* Saved entries
Context: an optimization exercise on an open-source flow, tuned for small area, a short achievable clock period and few clock cycles per item. The choices shown serve that exercise and are no tape-out recipe.
Only simulation tests tie the RTL to the original design; equivalence was not proved.
No driver is modelled on the clock port, so clock power and skew are understated where the tree is cut down; a real chip needs a root buffer or a tree.

==> flow/design.v, too long to show whole: its modules and the start of the top module <==
// module operand_issue: 61 lines
// module array_multiplier: 2432 lines
// module csa_fa: 10 lines
// module csa_ha: 9 lines
// module product_fifo: 17 lines
// module word_serializer: 30 lines
// module mul_unit: 66 lines
module mul_unit (
   input  logic     clk,
   input  logic     reset,
   input  logic     op_valid,
   input  mul_pkg::operand_t op_a,
   input  mul_pkg::operand_t op_b,
   output logic     busy,
   output mul_pkg::word_t    res_word,
   output logic     res_valid,
   output logic     res_last
);
  // ...
==> flow/flow/run.sh <==
#!/bin/bash
set -euo pipefail
export BUFFER_PORTS_ARGS="-buffer_cell sky130_fd_sc_hd__buf_2"
export POST_GLOBAL_PLACE_TCL="$(pwd)/flow/small_inbuf.tcl"
export POST_CTS_TCL="$(pwd)/flow/drop_clock_root.tcl"
bash standard.sh > standard.log 2>&1
==> flow/flow/drop_clock_root.tcl <==
proc dcr_out_net {inst} {
  foreach it [$inst getITerms] {
    if {[$it isOutputSignal]} { return [$it getNet] }
  }
  return "NULL"
}
proc dcr_is_buf {inst} {
  return [string match "sky130_fd_sc_hd__clkbuf_*" [[$inst getMaster] getName]]
}
set block [ord::get_db_block]
set port_net "NULL"
foreach bt [$block getBTerms] {
  if {[$bt getName] eq "clk"} { set port_net [$bt getNet] }
}
# clock nets: everything reachable from the port through clock buffers
set clock_nets [list $port_net]
set todo [list $port_net]
while {[llength $todo]} {
  set net [lindex $todo 0]
  set todo [lrange $todo 1 end]
  foreach it [$net getITerms] {
    if {![$it isInputSignal]} { continue }
    set inst [$it getInst]
    set out [dcr_out_net $inst]
    if {[dcr_is_buf $inst] && $out ne "NULL"} {
      lappend clock_nets $out
      lappend todo $out
    }
  }
}
# dummy loads: cells on a clock net whose output drives nothing
set dummies 0
foreach net $clock_nets {
  foreach it [$net getITerms] {
    if {![$it isInputSignal]} { continue }
    set inst [$it getInst]
    if {[string match "*dfxtp*" [[$inst getMaster] getName]]} { continue }
    set out [dcr_out_net $inst]
    if {$out eq "NULL" || [llength [$out getITerms]] <= 1} {
      odb::dbInst_destroy $inst
      if {$out ne "NULL"} { odb::dbNet_destroy $out }
      incr dummies
    }
  }
}
set port_loads [$port_net getITerms]
set dropped 0
if {[llength $port_loads] == 1 && [dcr_is_buf [[lindex $port_loads 0] getInst]]} {
  set root [[lindex $port_loads 0] getInst]
  set root_net [dcr_out_net $root]
  set loads {}
  set all_bufs 1
  foreach it [$root_net getITerms] {
    if {![$it isInputSignal]} { continue }
    lappend loads $it
    if {![dcr_is_buf [$it getInst]]} { set all_bufs 0 }
  }
  if {$all_bufs && [llength $loads] <= 4} {
    foreach it $loads {
      $it disconnect
      $it connect $port_net
    }
    odb::dbInst_destroy $root
    odb::dbNet_destroy $root_net
    set dropped 1
  }
}
puts "drop_clock_root: removed $dummies dummy loads; root buffer removed: $dropped; the clock port drives [llength [$port_net getITerms]] pins"
==> flow/flow/small_inbuf.tcl <==
# Sourced after global placement (POST_GLOBAL_PLACE_TCL). The port buffers are buf_2 cells;
# the input ports' buffers each drive a register input or a gate close by and have plenty of
# slack, so they become buf_1 cells. Output port buffers stay buf_2.
set block [ord::get_db_block]
set n 0
foreach bt [$block getBTerms] {
  if {[$bt getIoType] ne "INPUT" || [$bt getName] eq "clk"} { continue }
  set net [$bt getNet]
  foreach it [$net getITerms] {
    set inst [$it getInst]
    if {[[$inst getMaster] getName] eq "sky130_fd_sc_hd__buf_2"} {
      replace_cell [$inst getName] sky130_fd_sc_hd__buf_1
      incr n
    }
  }
}
puts "small_inbuf: $n input port buffers are now buf_1"
==> flow/standard.sh <==
#!/bin/bash
# synth_recipe.tcl (not shown) runs the flow's synth.tcl, then flattens the netlist and writes it again
# the make line also repeats each setting of config.mk as NAME=value (left out here)
make -C /OpenROAD-flow-scripts/flow DESIGN_CONFIG=/design/flow/config.mk WORK_HOME=/design/flow/orfs CLKGATE_MAP_FILE= SYNTH_SCRIPT=/design/flow/synth_recipe.tcl "${@:-finish}"
==> flow/config.mk <==
export PLATFORM = sky130hd
export DESIGN_NAME = mul_unit
export DESIGN_NICKNAME = mul_unit
export VERILOG_FILES = /design/flow/design.v
export SDC_FILE = /design/flow/constraint.sdc
export NUM_CORES = 4
export LEC_CHECK = 0
export ABC_AREA = 1
export CAP_MARGIN = 20
export CORE_MARGIN = 2
export CORE_UTILIZATION = 60
export CTS_CLUSTER_DIAMETER = 150
export CTS_CLUSTER_SIZE = 22
export SLEW_MARGIN = 20
export SYNTH_HIERARCHICAL = 1
==> flow/constraint.sdc <==
create_clock -name core_clock -period 33.0 [get_ports {clk}]
set_input_delay 6.6000 -clock core_clock [delete_from_list [all_inputs] [get_ports {clk}]]
set_output_delay 6.6000 -clock core_clock [all_outputs]
set_load 0.01 [all_outputs]
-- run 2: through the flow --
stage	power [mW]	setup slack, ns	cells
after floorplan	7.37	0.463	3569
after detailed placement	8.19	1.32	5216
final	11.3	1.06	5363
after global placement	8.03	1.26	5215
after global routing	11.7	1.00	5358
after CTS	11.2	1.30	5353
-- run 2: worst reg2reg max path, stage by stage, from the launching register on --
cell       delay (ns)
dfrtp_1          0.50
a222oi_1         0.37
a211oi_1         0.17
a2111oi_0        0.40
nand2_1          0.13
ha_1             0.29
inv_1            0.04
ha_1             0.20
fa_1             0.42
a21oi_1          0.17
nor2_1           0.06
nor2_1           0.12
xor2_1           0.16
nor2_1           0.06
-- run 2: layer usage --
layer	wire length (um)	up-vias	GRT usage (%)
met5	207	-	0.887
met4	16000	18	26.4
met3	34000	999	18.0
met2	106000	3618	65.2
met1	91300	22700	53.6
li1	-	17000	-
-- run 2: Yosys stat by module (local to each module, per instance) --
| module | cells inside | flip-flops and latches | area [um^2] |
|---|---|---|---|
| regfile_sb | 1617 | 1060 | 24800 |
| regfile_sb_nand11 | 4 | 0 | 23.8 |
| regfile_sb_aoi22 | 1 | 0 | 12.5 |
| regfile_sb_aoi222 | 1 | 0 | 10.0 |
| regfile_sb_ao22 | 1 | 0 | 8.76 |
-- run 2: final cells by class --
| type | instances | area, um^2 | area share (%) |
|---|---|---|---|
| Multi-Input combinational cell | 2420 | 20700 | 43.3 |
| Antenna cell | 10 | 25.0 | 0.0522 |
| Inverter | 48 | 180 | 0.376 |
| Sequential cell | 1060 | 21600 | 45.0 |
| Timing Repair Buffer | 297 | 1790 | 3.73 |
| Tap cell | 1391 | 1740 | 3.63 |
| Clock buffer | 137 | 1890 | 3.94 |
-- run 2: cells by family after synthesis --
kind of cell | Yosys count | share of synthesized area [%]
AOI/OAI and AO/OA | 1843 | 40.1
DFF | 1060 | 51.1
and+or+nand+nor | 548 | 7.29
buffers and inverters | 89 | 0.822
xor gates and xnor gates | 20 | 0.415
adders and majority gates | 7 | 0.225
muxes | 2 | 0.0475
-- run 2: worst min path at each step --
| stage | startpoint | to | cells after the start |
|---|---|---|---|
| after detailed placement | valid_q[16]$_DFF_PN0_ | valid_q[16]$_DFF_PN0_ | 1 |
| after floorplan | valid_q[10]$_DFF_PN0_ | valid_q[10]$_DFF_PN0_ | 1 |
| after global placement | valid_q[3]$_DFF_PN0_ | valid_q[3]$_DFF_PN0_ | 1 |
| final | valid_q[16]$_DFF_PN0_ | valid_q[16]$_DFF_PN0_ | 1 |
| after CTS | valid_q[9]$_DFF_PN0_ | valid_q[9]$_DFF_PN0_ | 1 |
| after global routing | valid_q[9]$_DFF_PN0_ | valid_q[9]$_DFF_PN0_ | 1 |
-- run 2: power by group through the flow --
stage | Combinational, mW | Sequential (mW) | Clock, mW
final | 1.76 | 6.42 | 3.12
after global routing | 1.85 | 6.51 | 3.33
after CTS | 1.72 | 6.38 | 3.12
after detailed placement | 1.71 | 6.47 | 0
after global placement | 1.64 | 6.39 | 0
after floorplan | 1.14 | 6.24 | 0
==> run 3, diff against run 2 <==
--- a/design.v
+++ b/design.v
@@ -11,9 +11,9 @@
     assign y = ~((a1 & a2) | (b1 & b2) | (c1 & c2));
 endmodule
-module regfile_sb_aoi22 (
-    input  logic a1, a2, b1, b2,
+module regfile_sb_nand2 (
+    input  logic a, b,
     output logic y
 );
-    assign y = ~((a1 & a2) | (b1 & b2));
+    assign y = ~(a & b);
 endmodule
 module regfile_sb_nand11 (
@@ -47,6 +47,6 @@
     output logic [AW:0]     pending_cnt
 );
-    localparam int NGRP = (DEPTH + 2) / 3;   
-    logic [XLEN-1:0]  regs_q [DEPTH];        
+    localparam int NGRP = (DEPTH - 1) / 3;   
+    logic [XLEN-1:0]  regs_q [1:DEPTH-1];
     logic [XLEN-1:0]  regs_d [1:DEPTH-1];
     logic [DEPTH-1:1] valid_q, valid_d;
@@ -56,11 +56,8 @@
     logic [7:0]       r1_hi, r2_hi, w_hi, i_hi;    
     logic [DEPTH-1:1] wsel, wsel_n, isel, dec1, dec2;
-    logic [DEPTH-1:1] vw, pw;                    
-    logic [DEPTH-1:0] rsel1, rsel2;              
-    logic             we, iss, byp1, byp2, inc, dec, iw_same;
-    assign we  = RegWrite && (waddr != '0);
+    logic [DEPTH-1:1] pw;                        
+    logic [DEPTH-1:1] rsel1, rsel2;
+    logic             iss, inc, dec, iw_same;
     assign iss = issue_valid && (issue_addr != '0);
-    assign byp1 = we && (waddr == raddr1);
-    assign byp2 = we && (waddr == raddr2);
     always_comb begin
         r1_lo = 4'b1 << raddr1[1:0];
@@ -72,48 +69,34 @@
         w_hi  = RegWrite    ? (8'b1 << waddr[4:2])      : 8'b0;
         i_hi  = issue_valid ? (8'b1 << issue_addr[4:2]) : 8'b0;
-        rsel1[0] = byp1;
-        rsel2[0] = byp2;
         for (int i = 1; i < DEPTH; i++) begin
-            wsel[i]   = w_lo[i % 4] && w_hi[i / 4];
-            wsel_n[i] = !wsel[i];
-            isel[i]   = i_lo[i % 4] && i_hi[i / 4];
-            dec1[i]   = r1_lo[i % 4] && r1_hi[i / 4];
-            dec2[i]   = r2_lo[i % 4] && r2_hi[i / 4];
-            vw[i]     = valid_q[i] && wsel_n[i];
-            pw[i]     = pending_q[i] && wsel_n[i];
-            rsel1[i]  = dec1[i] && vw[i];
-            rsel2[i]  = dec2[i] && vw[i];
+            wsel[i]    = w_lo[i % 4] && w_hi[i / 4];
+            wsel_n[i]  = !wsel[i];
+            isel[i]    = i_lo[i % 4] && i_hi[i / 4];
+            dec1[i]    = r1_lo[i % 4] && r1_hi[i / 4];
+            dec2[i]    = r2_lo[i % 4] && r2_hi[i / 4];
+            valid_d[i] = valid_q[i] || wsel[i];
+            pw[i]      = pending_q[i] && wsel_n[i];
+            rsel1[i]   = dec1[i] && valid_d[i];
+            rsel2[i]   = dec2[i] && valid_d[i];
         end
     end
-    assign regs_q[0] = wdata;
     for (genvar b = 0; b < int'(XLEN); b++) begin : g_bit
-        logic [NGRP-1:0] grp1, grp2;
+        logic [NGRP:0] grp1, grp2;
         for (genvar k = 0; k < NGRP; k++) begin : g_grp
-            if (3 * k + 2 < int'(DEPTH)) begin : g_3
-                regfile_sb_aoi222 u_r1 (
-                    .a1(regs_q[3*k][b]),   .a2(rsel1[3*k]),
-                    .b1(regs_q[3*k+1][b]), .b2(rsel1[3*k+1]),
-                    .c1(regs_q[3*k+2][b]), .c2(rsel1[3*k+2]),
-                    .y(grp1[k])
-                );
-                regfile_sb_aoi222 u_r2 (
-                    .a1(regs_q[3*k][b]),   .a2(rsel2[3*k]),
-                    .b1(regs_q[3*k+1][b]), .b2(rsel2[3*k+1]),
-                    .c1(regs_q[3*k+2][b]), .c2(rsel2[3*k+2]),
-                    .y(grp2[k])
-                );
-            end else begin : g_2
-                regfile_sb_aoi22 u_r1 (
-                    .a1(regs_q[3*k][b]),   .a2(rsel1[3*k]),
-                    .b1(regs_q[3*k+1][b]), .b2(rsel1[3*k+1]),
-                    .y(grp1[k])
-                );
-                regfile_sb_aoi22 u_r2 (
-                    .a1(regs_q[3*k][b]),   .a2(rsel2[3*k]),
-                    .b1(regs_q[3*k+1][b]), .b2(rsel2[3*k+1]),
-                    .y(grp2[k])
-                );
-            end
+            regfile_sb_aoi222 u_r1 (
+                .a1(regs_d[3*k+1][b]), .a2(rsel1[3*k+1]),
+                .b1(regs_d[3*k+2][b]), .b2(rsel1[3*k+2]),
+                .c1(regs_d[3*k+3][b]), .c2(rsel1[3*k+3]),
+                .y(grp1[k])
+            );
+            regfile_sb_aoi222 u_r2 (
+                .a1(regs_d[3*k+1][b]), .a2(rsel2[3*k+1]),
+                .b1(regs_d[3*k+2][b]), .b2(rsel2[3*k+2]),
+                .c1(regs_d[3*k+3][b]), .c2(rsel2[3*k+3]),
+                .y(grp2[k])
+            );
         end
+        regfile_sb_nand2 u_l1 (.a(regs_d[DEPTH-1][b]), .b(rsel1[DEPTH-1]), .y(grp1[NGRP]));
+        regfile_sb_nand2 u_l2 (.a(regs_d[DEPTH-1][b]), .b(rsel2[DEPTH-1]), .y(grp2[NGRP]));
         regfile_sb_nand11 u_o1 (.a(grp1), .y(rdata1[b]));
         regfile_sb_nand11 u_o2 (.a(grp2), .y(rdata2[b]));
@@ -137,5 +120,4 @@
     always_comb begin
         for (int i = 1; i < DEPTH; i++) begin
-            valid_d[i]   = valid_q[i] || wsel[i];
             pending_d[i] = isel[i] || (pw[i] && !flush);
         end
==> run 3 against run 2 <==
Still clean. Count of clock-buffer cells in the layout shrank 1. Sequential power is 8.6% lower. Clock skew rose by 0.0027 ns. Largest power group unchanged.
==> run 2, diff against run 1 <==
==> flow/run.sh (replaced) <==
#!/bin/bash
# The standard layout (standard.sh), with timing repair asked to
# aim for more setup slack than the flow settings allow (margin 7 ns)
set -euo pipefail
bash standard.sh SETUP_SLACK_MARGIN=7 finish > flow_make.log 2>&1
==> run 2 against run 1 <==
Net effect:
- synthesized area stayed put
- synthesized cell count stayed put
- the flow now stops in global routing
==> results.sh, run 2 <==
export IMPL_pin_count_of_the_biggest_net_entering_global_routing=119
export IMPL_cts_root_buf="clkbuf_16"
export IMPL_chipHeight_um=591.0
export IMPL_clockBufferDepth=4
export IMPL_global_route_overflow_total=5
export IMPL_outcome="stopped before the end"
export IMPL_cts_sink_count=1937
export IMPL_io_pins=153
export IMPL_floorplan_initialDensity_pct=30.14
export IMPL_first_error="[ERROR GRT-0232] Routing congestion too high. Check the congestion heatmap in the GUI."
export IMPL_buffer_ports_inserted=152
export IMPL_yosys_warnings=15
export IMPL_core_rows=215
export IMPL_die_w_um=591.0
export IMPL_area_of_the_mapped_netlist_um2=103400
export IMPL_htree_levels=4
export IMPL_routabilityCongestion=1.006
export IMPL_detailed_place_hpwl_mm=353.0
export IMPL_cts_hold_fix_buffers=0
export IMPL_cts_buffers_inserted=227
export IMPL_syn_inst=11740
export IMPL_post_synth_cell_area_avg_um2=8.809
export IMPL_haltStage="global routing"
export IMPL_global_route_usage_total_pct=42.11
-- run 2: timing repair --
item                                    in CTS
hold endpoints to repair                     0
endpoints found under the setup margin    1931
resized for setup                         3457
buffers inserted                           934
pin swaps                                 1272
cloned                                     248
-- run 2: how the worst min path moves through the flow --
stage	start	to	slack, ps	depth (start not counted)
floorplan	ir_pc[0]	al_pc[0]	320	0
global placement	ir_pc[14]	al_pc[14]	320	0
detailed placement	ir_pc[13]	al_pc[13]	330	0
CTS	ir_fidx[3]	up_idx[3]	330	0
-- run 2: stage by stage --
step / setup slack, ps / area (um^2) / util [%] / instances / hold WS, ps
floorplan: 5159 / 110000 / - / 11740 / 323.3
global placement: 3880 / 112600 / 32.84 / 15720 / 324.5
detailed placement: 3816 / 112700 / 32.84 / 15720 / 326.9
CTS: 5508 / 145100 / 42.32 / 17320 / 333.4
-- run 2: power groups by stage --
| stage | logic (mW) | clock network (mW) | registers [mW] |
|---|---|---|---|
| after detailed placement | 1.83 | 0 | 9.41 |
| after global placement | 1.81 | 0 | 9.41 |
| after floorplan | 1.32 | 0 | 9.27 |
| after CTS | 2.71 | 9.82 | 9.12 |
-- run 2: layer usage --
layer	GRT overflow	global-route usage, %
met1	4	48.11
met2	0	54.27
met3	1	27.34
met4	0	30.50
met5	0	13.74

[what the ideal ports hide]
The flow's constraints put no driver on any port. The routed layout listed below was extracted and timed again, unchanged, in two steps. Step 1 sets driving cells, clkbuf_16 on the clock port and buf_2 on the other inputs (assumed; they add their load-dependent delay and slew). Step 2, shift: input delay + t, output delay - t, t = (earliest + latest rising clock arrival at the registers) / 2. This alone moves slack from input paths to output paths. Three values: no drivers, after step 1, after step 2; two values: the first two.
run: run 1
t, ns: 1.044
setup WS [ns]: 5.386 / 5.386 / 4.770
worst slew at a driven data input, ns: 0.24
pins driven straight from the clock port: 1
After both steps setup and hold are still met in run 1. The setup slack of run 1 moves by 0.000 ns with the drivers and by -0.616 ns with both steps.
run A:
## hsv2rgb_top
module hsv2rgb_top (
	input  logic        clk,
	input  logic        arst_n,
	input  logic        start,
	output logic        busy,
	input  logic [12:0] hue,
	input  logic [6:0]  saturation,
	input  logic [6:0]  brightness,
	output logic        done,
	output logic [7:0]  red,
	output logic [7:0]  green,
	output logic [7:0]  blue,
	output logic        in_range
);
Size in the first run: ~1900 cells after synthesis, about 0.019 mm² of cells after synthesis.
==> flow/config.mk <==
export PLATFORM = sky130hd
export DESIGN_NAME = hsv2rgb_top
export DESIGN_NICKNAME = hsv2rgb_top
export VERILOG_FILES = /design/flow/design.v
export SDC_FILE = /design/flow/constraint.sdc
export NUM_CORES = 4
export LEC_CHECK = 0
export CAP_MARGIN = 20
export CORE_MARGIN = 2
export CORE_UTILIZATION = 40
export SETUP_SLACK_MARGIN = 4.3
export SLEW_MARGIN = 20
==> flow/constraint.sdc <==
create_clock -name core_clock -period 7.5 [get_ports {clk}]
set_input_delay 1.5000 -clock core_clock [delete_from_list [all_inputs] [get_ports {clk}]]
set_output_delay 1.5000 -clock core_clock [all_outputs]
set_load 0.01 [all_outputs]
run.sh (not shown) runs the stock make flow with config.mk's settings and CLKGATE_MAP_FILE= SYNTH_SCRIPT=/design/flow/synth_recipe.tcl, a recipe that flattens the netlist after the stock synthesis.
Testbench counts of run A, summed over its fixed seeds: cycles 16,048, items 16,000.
This design comes from an exercise in tuning for small area and a short achievable clock period on the open sky130 flow, not from production work. The RTL was checked by simulation tests, not by an equivalence proof against the original design. Power is estimated from default activity; no workload was simulated.

### design/flow/config.mk
export PLATFORM = sky130hd
export DESIGN_NAME = mac_pipe_real
export DESIGN_NICKNAME = mac_pipe_real
export VERILOG_FILES = /design/flow/design.v
export SDC_FILE = /design/flow/constraint.sdc
export NUM_CORES = 4
export LEC_CHECK = 0
export ABC_AREA = 1
export ABC_CLOCK_PERIOD_IN_PS = 3000
export CAP_MARGIN = 20
export CORE_MARGIN = 2
export CORE_UTILIZATION = 40
export SLEW_MARGIN = 20
export TNS_END_PERCENT = 20
### design/flow/constraint.sdc
create_clock -name core_clock -period 10.0 [get_ports {clk}]
set_input_delay 2.0000 -clock core_clock [delete_from_list [all_inputs] [get_ports {clk}]]
set_output_delay 2.0000 -clock core_clock [all_outputs]
set_load 0.01 [all_outputs]
### design/flow/design.v
package mac_pipe_real_pkg;
  localparam logic MODE_MUL = 1'b0;
  localparam logic MODE_ACC = 1'b1;
  function automatic logic signed [63:0] sat_max(input int width);
    sat_max = (64'sd1 <<< (width - 1)) - 64'sd1;
  endfunction
  function automatic logic signed [63:0] sat_min(input int width);
    sat_min = 64'sd0 - (64'sd1 <<< (width - 1));
  endfunction
  function automatic int align_shift(input int a_exp, input int b_exp, input int c_exp);
    align_shift = (a_exp + b_exp) - c_exp;
  endfunction
endpackage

* DESCRIPTION OF THE TASK
Report all lines above with "driven".

* COMPLETED TASK
worst slew at a driven data input, ns: 0.24
pins driven straight from the clock port: 1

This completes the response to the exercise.